TASK GOAL
If a line in the data contains "Shared", copy it out.

MATERIALS PROVIDED
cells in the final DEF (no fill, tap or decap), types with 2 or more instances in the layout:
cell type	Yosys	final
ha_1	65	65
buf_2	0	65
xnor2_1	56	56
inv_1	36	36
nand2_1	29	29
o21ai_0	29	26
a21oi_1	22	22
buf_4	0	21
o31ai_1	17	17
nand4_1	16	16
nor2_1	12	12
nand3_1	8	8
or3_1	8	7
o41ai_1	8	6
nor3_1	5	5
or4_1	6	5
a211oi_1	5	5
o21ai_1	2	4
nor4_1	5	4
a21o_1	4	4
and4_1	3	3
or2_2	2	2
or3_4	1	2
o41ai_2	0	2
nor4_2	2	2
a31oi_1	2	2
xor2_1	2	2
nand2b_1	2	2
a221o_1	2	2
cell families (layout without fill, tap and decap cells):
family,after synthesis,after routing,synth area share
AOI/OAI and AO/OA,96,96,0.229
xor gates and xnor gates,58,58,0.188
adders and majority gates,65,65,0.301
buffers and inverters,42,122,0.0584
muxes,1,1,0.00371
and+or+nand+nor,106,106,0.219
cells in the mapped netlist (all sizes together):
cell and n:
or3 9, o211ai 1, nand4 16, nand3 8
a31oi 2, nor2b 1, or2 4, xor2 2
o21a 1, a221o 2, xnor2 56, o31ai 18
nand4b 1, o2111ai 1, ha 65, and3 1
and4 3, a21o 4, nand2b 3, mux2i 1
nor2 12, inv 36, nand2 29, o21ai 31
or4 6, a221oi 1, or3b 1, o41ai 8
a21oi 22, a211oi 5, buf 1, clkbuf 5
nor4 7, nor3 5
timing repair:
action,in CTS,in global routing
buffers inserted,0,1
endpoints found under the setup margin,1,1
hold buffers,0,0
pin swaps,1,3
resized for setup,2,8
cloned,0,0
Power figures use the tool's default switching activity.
<file path="src/design/dsr_pkg.sv">
// Shared types and constants of the DER ECDSA signature to raw r||s converter.
// Depends on nothing.
package dsr_pkg;

  localparam int unsigned COORD_BYTES_DEF = 32;
  localparam int unsigned OUT_TDATA_W = 16;

  localparam logic [7:0] SEQ_TAG = 8'h30;
  localparam logic [7:0] INT_TAG = 8'h02;
  localparam logic [8:0] MIN_TOTAL = 9'd8;
  localparam logic [8:0] COUNT_SAT = 9'd258;

  typedef enum logic [3:0] {
    STS_OK        = 4'd0,
    STS_SHORT     = 4'd1,
    STS_NO_SEQ    = 4'd2,
    STS_SEQ_LEN   = 4'd3,
    STS_R_TAG     = 4'd4,
    STS_R_LEN     = 4'd5,
    STS_S_TAG     = 4'd6,
    STS_S_LEN     = 4'd7,
    STS_TRAILING  = 4'd8,
    STS_TOO_LARGE = 4'd9
  } status_e;

  typedef struct packed {
    logic    accept;
    logic    load_seq_len;
    logic    load_elem;
    logic    take_r;
    logic    take_s;
    logic    fail;
    status_e fail_code;
    logic    finish;
    logic    emit_load;
    logic    clear;
  } cmd_t;

  typedef struct packed {
    logic seq_tag_bad;
    logic int_tag_bad;
    logic r_len_bad;
    logic elem_last;
    logic no_room;
    logic s_len_bad;
    logic s_len_trail;
    logic out_free;
    logic emit_last;
  } stat_t;

endpackage

</file>
<file path="src/design/der_ecdsa_sig_to_raw_rs.sv">
// Channel   Dir  tdata                               tlast
// s_axis    in   [7:0] der_byte                      last_byte
// m_axis    out  [7:0] raw_byte, [11:8] status       last_out (word 2*COORD_BYTES)
//
// One input word is taken per cycle while tvalid is high; the word that carries
// tlast is followed by the PH_FINISH state, in which the status is settled.
// Then 2*COORD_BYTES output words leave at one per cycle, paced by the
// registered read of the r and s RAMs and by m_axis_tready.
// Input is not taken during that emission.
// Reset is asynchronous and active low; a stall on m_axis holds the word.
//
// Top level of the DER ECDSA signature to raw r||s converter.
// Depends on dsr_pkg, dsr_ctrl, dsr_dp and dsr_ram.
module der_ecdsa_sig_to_raw_rs #(
  parameter int unsigned COORD_BYTES = dsr_pkg::COORD_BYTES_DEF
) (
  input  logic                            clk_i,
  input  logic                            rst_ni,
  input  logic                            s_axis_tvalid,
  output logic                            s_axis_tready,
  input  logic [7:0]                      s_axis_tdata,  // [7:0] der_byte
  input  logic                            s_axis_tlast,
  output logic                            m_axis_tvalid,
  input  logic                            m_axis_tready,
  output logic [dsr_pkg::OUT_TDATA_W-1:0] m_axis_tdata,  // [7:0] raw_byte, [11:8] status
  output logic                            m_axis_tlast
);

  dsr_pkg::cmd_t    cmd;
  dsr_pkg::stat_t   stat;
  logic [7:0]       m_byte;
  dsr_pkg::status_e m_status;

  dsr_ctrl u_ctrl (
    .clk_i     (clk_i),
    .rst_ni    (rst_ni),
    .s_valid_i (s_axis_tvalid),
    .s_last_i  (s_axis_tlast),
    .stat_i    (stat),
    .s_ready_o (s_axis_tready),
    .cmd_o     (cmd)
  );

  dsr_dp #(
    .COORD_BYTES (COORD_BYTES)
  ) u_dp (
    .clk_i      (clk_i),
    .rst_ni     (rst_ni),
    .cmd_i      (cmd),
    .der_byte_i (s_axis_tdata),
    .m_ready_i  (m_axis_tready),
    .stat_o     (stat),
    .m_valid_o  (m_axis_tvalid),
    .m_byte_o   (m_byte),
    .m_status_o (m_status),
    .m_last_o   (m_axis_tlast)
  );

  assign m_axis_tdata = {4'b0000, m_status, m_byte};

endmodule

</file>
<file path="src/design/dsr_ram.sv">
// Generic single-write, single-read RAM with a registered read port.
// Depends on nothing.
module dsr_ram #(
  parameter int unsigned WIDTH = 8,
  parameter int unsigned DEPTH = 32
) (
  input  logic                     clk_i,
  input  logic                     we_i,
  input  logic [$clog2(DEPTH)-1:0] waddr_i,
  input  logic [WIDTH-1:0]         wdata_i,
  input  logic                     re_i,
  input  logic [$clog2(DEPTH)-1:0] raddr_i,
  output logic [WIDTH-1:0]         rdata_o
);

  logic [WIDTH-1:0] mem_q [DEPTH];
  logic [WIDTH-1:0] rdata_q;

  always_ff @(posedge clk_i) begin
    if (we_i) begin
      mem_q[waddr_i] <= wdata_i;
    end
    if (re_i) begin
      rdata_q <= mem_q[raddr_i];
    end
  end

  assign rdata_o = rdata_q;

endmodule

</file>
<file path="src/design/dsr_ctrl.sv">
// Parse and emission sequencer of the DER to raw r||s converter.
// Depends on dsr_pkg; drives the datapath through dsr_pkg::cmd_t.
module dsr_ctrl (
  input  logic            clk_i,
  input  logic            rst_ni,
  input  logic            s_valid_i,
  input  logic            s_last_i,
  input  dsr_pkg::stat_t  stat_i,
  output logic            s_ready_o,
  output dsr_pkg::cmd_t   cmd_o
);

  typedef enum logic [10:0] {
    PH_SEQ_TAG = 11'b000_0000_0001,
    PH_SEQ_LEN = 11'b000_0000_0010,
    PH_R_TAG   = 11'b000_0000_0100,
    PH_R_LEN   = 11'b000_0000_1000,
    PH_R_DATA  = 11'b000_0001_0000,
    PH_S_TAG   = 11'b000_0010_0000,
    PH_S_LEN   = 11'b000_0100_0000,
    PH_S_DATA  = 11'b000_1000_0000,
    PH_DONE    = 11'b001_0000_0000,
    PH_FINISH  = 11'b010_0000_0000,
    PH_EMIT    = 11'b100_0000_0000
  } phase_e;

  phase_e phase_q, phase_d;
  logic   parsing;
  logic   accept;

  assign parsing   = (phase_q != PH_FINISH) && (phase_q != PH_EMIT);
  assign accept    = parsing && s_valid_i;
  assign s_ready_o = parsing;

  always_comb begin
    phase_d      = phase_q;
    cmd_o        = '0;
    cmd_o.accept = accept;
    unique case (phase_q)
      PH_SEQ_TAG: begin
        if (accept) begin
          if (stat_i.seq_tag_bad) begin
            cmd_o.fail      = 1'b1;
            cmd_o.fail_code = dsr_pkg::STS_NO_SEQ;
            phase_d         = PH_DONE;
          end else begin
            phase_d = PH_SEQ_LEN;
          end
        end
      end
      PH_SEQ_LEN: begin
        if (accept) begin
          cmd_o.load_seq_len = 1'b1;
          phase_d            = PH_R_TAG;
        end
      end
      PH_R_TAG: begin
        if (accept) begin
          if (stat_i.int_tag_bad) begin
            cmd_o.fail      = 1'b1;
            cmd_o.fail_code = dsr_pkg::STS_R_TAG;
            phase_d         = PH_DONE;
          end else begin
            phase_d = PH_R_LEN;
          end
        end
      end
      PH_R_LEN: begin
        if (accept) begin
          if (stat_i.r_len_bad) begin
            cmd_o.fail      = 1'b1;
            cmd_o.fail_code = dsr_pkg::STS_R_LEN;
            phase_d         = PH_DONE;
          end else begin
            cmd_o.load_elem = 1'b1;
            phase_d         = PH_R_DATA;
          end
        end
      end
      PH_R_DATA: begin
        if (accept) begin
          cmd_o.take_r = 1'b1;
          if (stat_i.elem_last) begin
            if (stat_i.no_room) begin
              cmd_o.fail      = 1'b1;
              cmd_o.fail_code = dsr_pkg::STS_S_TAG;
              phase_d         = PH_DONE;
            end else begin
              phase_d = PH_S_TAG;
            end
          end
        end
      end
      PH_S_TAG: begin
        if (accept) begin
          priority if (stat_i.int_tag_bad) begin
            cmd_o.fail      = 1'b1;
            cmd_o.fail_code = dsr_pkg::STS_S_TAG;
            phase_d         = PH_DONE;
          end else if (stat_i.no_room) begin
            cmd_o.fail      = 1'b1;
            cmd_o.fail_code = dsr_pkg::STS_S_LEN;
            phase_d         = PH_DONE;
          end else begin
            phase_d = PH_S_LEN;
          end
        end
      end
      PH_S_LEN: begin
        if (accept) begin
          priority if (stat_i.s_len_bad) begin
            cmd_o.fail      = 1'b1;
            cmd_o.fail_code = dsr_pkg::STS_S_LEN;
            phase_d         = PH_DONE;
          end else if (stat_i.s_len_trail) begin
            cmd_o.fail      = 1'b1;
            cmd_o.fail_code = dsr_pkg::STS_TRAILING;
            phase_d         = PH_DONE;
          end else begin
            cmd_o.load_elem = 1'b1;
            phase_d         = PH_S_DATA;
          end
        end
      end
      PH_S_DATA: begin
        if (accept) begin
          cmd_o.take_s = 1'b1;
          if (stat_i.elem_last) begin
            phase_d = PH_DONE;
          end
        end
      end
      PH_DONE: begin
        phase_d = PH_DONE;
      end
      PH_FINISH: begin
        cmd_o.finish = 1'b1;
        phase_d      = PH_EMIT;
      end
      PH_EMIT: begin
        if (stat_i.out_free) begin
          cmd_o.emit_load = 1'b1;
          if (stat_i.emit_last) begin
            cmd_o.clear = 1'b1;
            phase_d     = PH_SEQ_TAG;
          end
        end
      end
      default: begin
        phase_d = PH_SEQ_TAG;
      end
    endcase
    if (accept && s_last_i) begin
      phase_d = PH_FINISH;
    end
  end

  always_ff @(posedge clk_i or negedge rst_ni) begin
    if (!rst_ni) begin
      phase_q <= PH_SEQ_TAG;
    end else begin
      phase_q <= phase_d;
    end
  end

endmodule

</file>
<file path="src/design/dsr_dp.sv">
// Datapath of the DER to raw r||s converter: counters, checks, r and s stores,
// status and the output register. Depends on dsr_pkg and dsr_ram.
module dsr_dp #(
  parameter int unsigned COORD_BYTES = dsr_pkg::COORD_BYTES_DEF
) (
  input  logic              clk_i,
  input  logic              rst_ni,
  input  dsr_pkg::cmd_t     cmd_i,
  input  logic [7:0]        der_byte_i,
  input  logic              m_ready_i,
  output dsr_pkg::stat_t    stat_o,
  output logic              m_valid_o,
  output logic [7:0]        m_byte_o,
  output dsr_pkg::status_e  m_status_o,
  output logic              m_last_o
);

  localparam int unsigned AW = $clog2(COORD_BYTES);
  localparam int unsigned CW = $clog2(COORD_BYTES + 2);
  localparam int unsigned IW = $clog2(2 * COORD_BYTES);
  localparam int unsigned SW = IW + 1;
  localparam logic [CW-1:0] CNT_FULL = CW'(COORD_BYTES);
  localparam logic [IW-1:0] IDX_S    = IW'(COORD_BYTES);
  localparam logic [IW-1:0] IDX_LAST = IW'(2 * COORD_BYTES - 1);
  localparam logic [SW-1:0] SUM_C    = SW'(COORD_BYTES);

  logic [8:0]        byte_count_q, byte_count_d;
  logic [7:0]        seq_len_q, seq_len_d;
  logic [7:0]        elem_q, elem_d;
  logic              slz_q, slz_d;
  logic [CW-1:0]     cnt_r_q, cnt_r_d;
  logic [CW-1:0]     cnt_s_q, cnt_s_d;
  dsr_pkg::status_e  err_q, err_d;
  dsr_pkg::status_e  status_q, status_d;
  logic [IW-1:0]     idx_q, idx_d;
  logic              out_valid_q, out_valid_d;
  logic [7:0]        out_byte_q, out_byte_d;
  dsr_pkg::status_e  out_status_q, out_status_d;
  logic              out_last_q, out_last_d;

  logic [8:0]        total;
  logic [9:0]        total_w;
  logic [9:0]        idx1;
  logic [9:0]        s_sum;
  logic              digit;
  logic              r_we, s_we;
  logic              rd_en;
  logic [IW-1:0]     nidx;
  logic [IW-1:0]     n_pos;
  logic [SW-1:0]     r_addr_sum, s_addr_sum;
  logic [7:0]        r_rdata, s_rdata;
  logic              is_s;
  logic [IW-1:0]     pos;
  logic [CW-1:0]     cnt_sel;
  logic              in_range;
  logic [7:0]        emit_byte;

  assign total   = {1'b0, seq_len_q} + 9'd2;
  assign total_w = {1'b0, total};
  assign idx1    = {1'b0, byte_count_q} + 10'd1;
  assign s_sum   = idx1 + {2'b00, der_byte_i};
  assign digit   = !(slz_q && (der_byte_i == 8'h00));

  assign stat_o.seq_tag_bad = der_byte_i != dsr_pkg::SEQ_TAG;
  assign stat_o.int_tag_bad = der_byte_i != dsr_pkg::INT_TAG;
  assign stat_o.r_len_bad   = (der_byte_i == 8'h00) ||
                              (({2'b00, der_byte_i} + 10'd4) > total_w);
  assign stat_o.elem_last   = elem_q == 8'd1;
  assign stat_o.no_room     = idx1 >= total_w;
  assign stat_o.s_len_bad   = (der_byte_i == 8'h00) || (s_sum > total_w);
  assign stat_o.s_len_trail = s_sum != total_w;
  assign stat_o.out_free    = !out_valid_q || m_ready_i;
  assign stat_o.emit_last   = idx_q == IDX_LAST;

  assign r_we = cmd_i.take_r && digit && (cnt_r_q < CNT_FULL);
  assign s_we = cmd_i.take_s && digit && (cnt_s_q < CNT_FULL);

  // Read address for the next byte to emit: position inside its half plus
  // the fill count, minus the coordinate width.
  assign rd_en      = cmd_i.finish || cmd_i.emit_load;
  assign nidx       = cmd_i.finish ? '0 : idx_q + 1'b1;
  assign n_pos      = (nidx >= IDX_S) ? nidx - IDX_S : nidx;
  assign r_addr_sum = SW'(n_pos) + SW'(cnt_r_q) - SUM_C;
  assign s_addr_sum = SW'(n_pos) + SW'(cnt_s_q) - SUM_C;

  dsr_ram #(
    .WIDTH (8),
    .DEPTH (COORD_BYTES)
  ) u_r_ram (
    .clk_i   (clk_i),
    .we_i    (r_we),
    .waddr_i (cnt_r_q[AW-1:0]),
    .wdata_i (der_byte_i),
    .re_i    (rd_en),
    .raddr_i (r_addr_sum[AW-1:0]),
    .rdata_o (r_rdata)
  );

  dsr_ram #(
    .WIDTH (8),
    .DEPTH (COORD_BYTES)
  ) u_s_ram (
    .clk_i   (clk_i),
    .we_i    (s_we),
    .waddr_i (cnt_s_q[AW-1:0]),
    .wdata_i (der_byte_i),
    .re_i    (rd_en),
    .raddr_i (s_addr_sum[AW-1:0]),
    .rdata_o (s_rdata)
  );

  assign is_s      = idx_q >= IDX_S;
  assign pos       = is_s ? idx_q - IDX_S : idx_q;
  assign cnt_sel   = is_s ? cnt_s_q : cnt_r_q;
  assign in_range  = (SW'(pos) + SW'(cnt_sel)) >= SUM_C;
  assign emit_byte = ((status_q == dsr_pkg::STS_OK) && in_range) ?
                     (is_s ? s_rdata : r_rdata) : 8'h00;

  always_comb begin
    byte_count_d = byte_count_q;
    seq_len_d    = seq_len_q;
    elem_d       = elem_q;
    slz_d        = slz_q;
    cnt_r_d      = cnt_r_q;
    cnt_s_d      = cnt_s_q;
    err_d        = err_q;
    status_d     = status_q;
    idx_d        = idx_q;

    if (cmd_i.accept && (byte_count_q < dsr_pkg::COUNT_SAT)) begin
      byte_count_d = byte_count_q + 9'd1;
    end
    if (cmd_i.load_seq_len) begin
      seq_len_d = der_byte_i;
    end
    if (cmd_i.load_elem) begin
      elem_d = der_byte_i;
      slz_d  = 1'b1;
    end
    if (cmd_i.take_r || cmd_i.take_s) begin
      elem_d = elem_q - 8'd1;
      if (digit) begin
        slz_d = 1'b0;
      end
    end
    if (cmd_i.take_r && digit && (cnt_r_q <= CNT_FULL)) begin
      cnt_r_d = cnt_r_q + 1'b1;
    end
    if (cmd_i.take_s && digit && (cnt_s_q <= CNT_FULL)) begin
      cnt_s_d = cnt_s_q + 1'b1;
    end
    if (cmd_i.fail) begin
      err_d = cmd_i.fail_code;
    end

    if (cmd_i.finish) begin
      idx_d = '0;
      priority if (byte_count_q < dsr_pkg::MIN_TOTAL) begin
        status_d = dsr_pkg::STS_SHORT;
      end else if (err_q == dsr_pkg::STS_NO_SEQ) begin
        status_d = dsr_pkg::STS_NO_SEQ;
      end else if (total != byte_count_q) begin
        status_d = dsr_pkg::STS_SEQ_LEN;
      end else if (err_q != dsr_pkg::STS_OK) begin
        status_d = err_q;
      end else if ((cnt_r_q > CNT_FULL) || (cnt_s_q > CNT_FULL)) begin
        status_d = dsr_pkg::STS_TOO_LARGE;
      end else begin
        status_d = dsr_pkg::STS_OK;
      end
    end
    if (cmd_i.emit_load) begin
      idx_d = idx_q + 1'b1;
    end

    if (cmd_i.clear) begin
      byte_count_d = '0;
      seq_len_d    = '0;
      elem_d       = '0;
      slz_d        = 1'b1;
      cnt_r_d      = '0;
      cnt_s_d      = '0;
      err_d        = dsr_pkg::STS_OK;
    end
  end

  always_comb begin
    out_valid_d  = out_valid_q;
    out_byte_d   = out_byte_q;
    out_status_d = out_status_q;
    out_last_d   = out_last_q;
    if (cmd_i.emit_load) begin
      out_valid_d  = 1'b1;
      out_byte_d   = emit_byte;
      out_status_d = status_q;
      out_last_d   = idx_q == IDX_LAST;
    end else if (m_ready_i) begin
      out_valid_d = 1'b0;
    end
  end

  always_ff @(posedge clk_i or negedge rst_ni) begin
    if (!rst_ni) begin
      byte_count_q <= '0;
      seq_len_q    <= '0;
      elem_q       <= '0;
      slz_q        <= 1'b1;
      cnt_r_q      <= '0;
      cnt_s_q      <= '0;
      err_q        <= dsr_pkg::STS_OK;
      status_q     <= dsr_pkg::STS_OK;
      idx_q        <= '0;
      out_valid_q  <= 1'b0;
    end else begin
      byte_count_q <= byte_count_d;
      seq_len_q    <= seq_len_d;
      elem_q       <= elem_d;
      slz_q        <= slz_d;
      cnt_r_q      <= cnt_r_d;
      cnt_s_q      <= cnt_s_d;
      err_q        <= err_d;
      status_q     <= status_d;
      idx_q        <= idx_d;
      out_valid_q  <= out_valid_d;
    end
  end

  always_ff @(posedge clk_i) begin
    out_byte_q   <= out_byte_d;
    out_status_q <= out_status_d;
    out_last_q   <= out_last_d;
  end

  assign m_valid_o  = out_valid_q;
  assign m_byte_o   = out_byte_q;
  assign m_status_o = out_status_q;
  assign m_last_o   = out_last_q;

endmodule

</file>
File: src/rtl/ukstk_pkg.sv
`timescale 1ns / 1ps
// ----------------------------------------------------------------------------
// ukstk_pkg
// Shared constants, codes and helpers for the unique key stack.
// ----------------------------------------------------------------------------
package ukstk_pkg;

	// storage geometry
	localparam int DEPTH   = 16;
	localparam int ADDR_W  = (DEPTH > 1) ? $clog2(DEPTH) : 1;
	localparam int CNT_W   = $clog2(DEPTH + 1);
	localparam int KEY_W   = 32;
	localparam int VAL_W   = 32;
	localparam int ENTRY_W = KEY_W + VAL_W;

	// field widths
	localparam int FUNC_W   = 2;
	localparam int STATUS_W = 2;
	localparam int COUNT_W  = 5;
	localparam int IN_W     = 72;
	localparam int OUT_W    = 72;

	// operation codes
	localparam logic [FUNC_W-1:0] FUNC_PUSH = 2'd0;
	localparam logic [FUNC_W-1:0] FUNC_POP  = 2'd1;
	localparam logic [FUNC_W-1:0] FUNC_PEEK = 2'd2;

	// status codes
	localparam logic [STATUS_W-1:0] STAT_OK    = 2'd0;
	localparam logic [STATUS_W-1:0] STAT_DUP   = 2'd1;
	localparam logic [STATUS_W-1:0] STAT_UNDER = 2'd2;
	localparam logic [STATUS_W-1:0] STAT_OVER  = 2'd3;

	// one result word before packing, highest bits first
	typedef struct packed {
		logic                is_empty;
		logic [COUNT_W-1:0]  entry_count;
		logic [VAL_W-1:0]    top_value;
		logic [KEY_W-1:0]    top_key;
		logic [STATUS_W-1:0] status;
	} result_t;

	// fill level to the reported count, low bits only
	function automatic logic [COUNT_W-1:0] to_count(input logic [CNT_W-1:0] fill);
		logic [31:0] wide;
		wide = 32'(fill);
		return wide[COUNT_W-1:0];
	endfunction

endpackage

OUTPUT FOR THIS EXERCISE
// Shared types and constants of the DER ECDSA signature to raw r||s converter.
// Shared constants, codes and helpers for the unique key stack.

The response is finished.